>>>>>

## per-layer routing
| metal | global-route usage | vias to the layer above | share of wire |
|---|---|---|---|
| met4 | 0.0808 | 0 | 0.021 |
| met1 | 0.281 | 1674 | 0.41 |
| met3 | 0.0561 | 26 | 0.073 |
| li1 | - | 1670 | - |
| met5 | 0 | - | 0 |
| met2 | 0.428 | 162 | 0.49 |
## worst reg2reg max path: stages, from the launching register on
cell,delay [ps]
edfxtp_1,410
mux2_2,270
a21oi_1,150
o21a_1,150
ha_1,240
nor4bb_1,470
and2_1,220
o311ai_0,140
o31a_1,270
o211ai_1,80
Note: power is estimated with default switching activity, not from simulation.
[src/health_defs.svh]
// Constants for the health status aggregator: field ids, bit positions, resets
`ifndef HEALTH_DEFS_SVH
`define HEALTH_DEFS_SVH

// Health word bit positions
`define HW_FATAL_BIT      0
`define HW_HWERR_BIT      1
`define HW_LINKERR_BIT    2
`define HW_SWERR_BIT      3
`define HW_ALERT_BIT      8
`define HW_HWALERT_BIT    9
`define HW_LINKALERT_BIT  10
`define HW_SWALERT_BIT    11
`define HW_SENSALERT_BIT  12

// Field identifiers for read and write field commands
`define FID_HW_ALERT_EN   16'h0010
`define FID_LINK_ALERT_EN 16'h0011
`define FID_SW_ALERT_EN   16'h0012
`define FID_SENS_ALERT_EN 16'h0013
`define FID_HEALTH        16'h0100
`define FID_HW_ERR        16'h0101
`define FID_POWER         16'h0102
`define FID_ENV           16'h0103
`define FID_LINK_ERR      16'h0104
`define FID_PORT_A        16'h0105
`define FID_PORT_B        16'h0106
`define FID_SW_ERR        16'h0107

// Reset values
`define WORD_RST          16'h0000
`define HW_ALERT_EN_RST   16'h0000
`define LINK_ALERT_EN_RST 16'h0001
`define SW_ALERT_EN_RST   16'h0003
`define SENS_ALERT_EN_RST 16'h0001

// Persistence counter defaults
`define PERSIST_CNT_W     8
`define PERSIST_INC       8'h04
`define PERSIST_DECAY     8'h01
`define PERSIST_THRESH    8'h10

`endif

[src/health_pkg.sv]
// Types shared by the health status aggregator files
package health_pkg;
  typedef logic [15:0] word_t;
  typedef logic [7:0]  persist_cnt_t;
endpackage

<<<<<

## ASSIGNMENT
Each line of the material above is to be retyped verbatim.

## ANSWER SECTION
## per-layer routing
| metal | global-route usage | vias to the layer above | share of wire |
|---|---|---|---|
| met4 | 0.0808 | 0 | 0.021 |
| met1 | 0.281 | 1674 | 0.41 |
| met3 | 0.0561 | 26 | 0.073 |
| li1 | - | 1670 | - |
| met5 | 0 | - | 0 |
| met2 | 0.428 | 162 | 0.49 |
## worst reg2reg max path: stages, from the launching register on
cell,delay [ps]
edfxtp_1,410
mux2_2,270
a21oi_1,150
o21a_1,150
ha_1,240
nor4bb_1,470
and2_1,220
o311ai_0,140
o31a_1,270
o211ai_1,80
Note: power is estimated with default switching activity, not from simulation.
[src/health_defs.svh]
// Constants for the health status aggregator: field ids, bit positions, resets
`ifndef HEALTH_DEFS_SVH
`define HEALTH_DEFS_SVH

// Health word bit positions
`define HW_FATAL_BIT      0
`define HW_HWERR_BIT      1
`define HW_LINKERR_BIT    2
`define HW_SWERR_BIT      3
`define HW_ALERT_BIT      8
`define HW_HWALERT_BIT    9
`define HW_LINKALERT_BIT  10
`define HW_SWALERT_BIT    11
`define HW_SENSALERT_BIT  12

// Field identifiers for read and write field commands
`define FID_HW_ALERT_EN   16'h0010
`define FID_LINK_ALERT_EN 16'h0011
`define FID_SW_ALERT_EN   16'h0012
`define FID_SENS_ALERT_EN 16'h0013
`define FID_HEALTH        16'h0100
`define FID_HW_ERR        16'h0101
`define FID_POWER         16'h0102
`define FID_ENV           16'h0103
`define FID_LINK_ERR      16'h0104
`define FID_PORT_A        16'h0105
`define FID_PORT_B        16'h0106
`define FID_SW_ERR        16'h0107

// Reset values
`define WORD_RST          16'h0000
`define HW_ALERT_EN_RST   16'h0000
`define LINK_ALERT_EN_RST 16'h0001
`define SW_ALERT_EN_RST   16'h0003
`define SENS_ALERT_EN_RST 16'h0001

// Persistence counter defaults
`define PERSIST_CNT_W     8
`define PERSIST_INC       8'h04
`define PERSIST_DECAY     8'h01
`define PERSIST_THRESH    8'h10

`endif

[src/health_pkg.sv]
// Types shared by the health status aggregator files
package health_pkg;
  typedef logic [15:0] word_t;
  typedef logic [7:0]  persist_cnt_t;
endpackage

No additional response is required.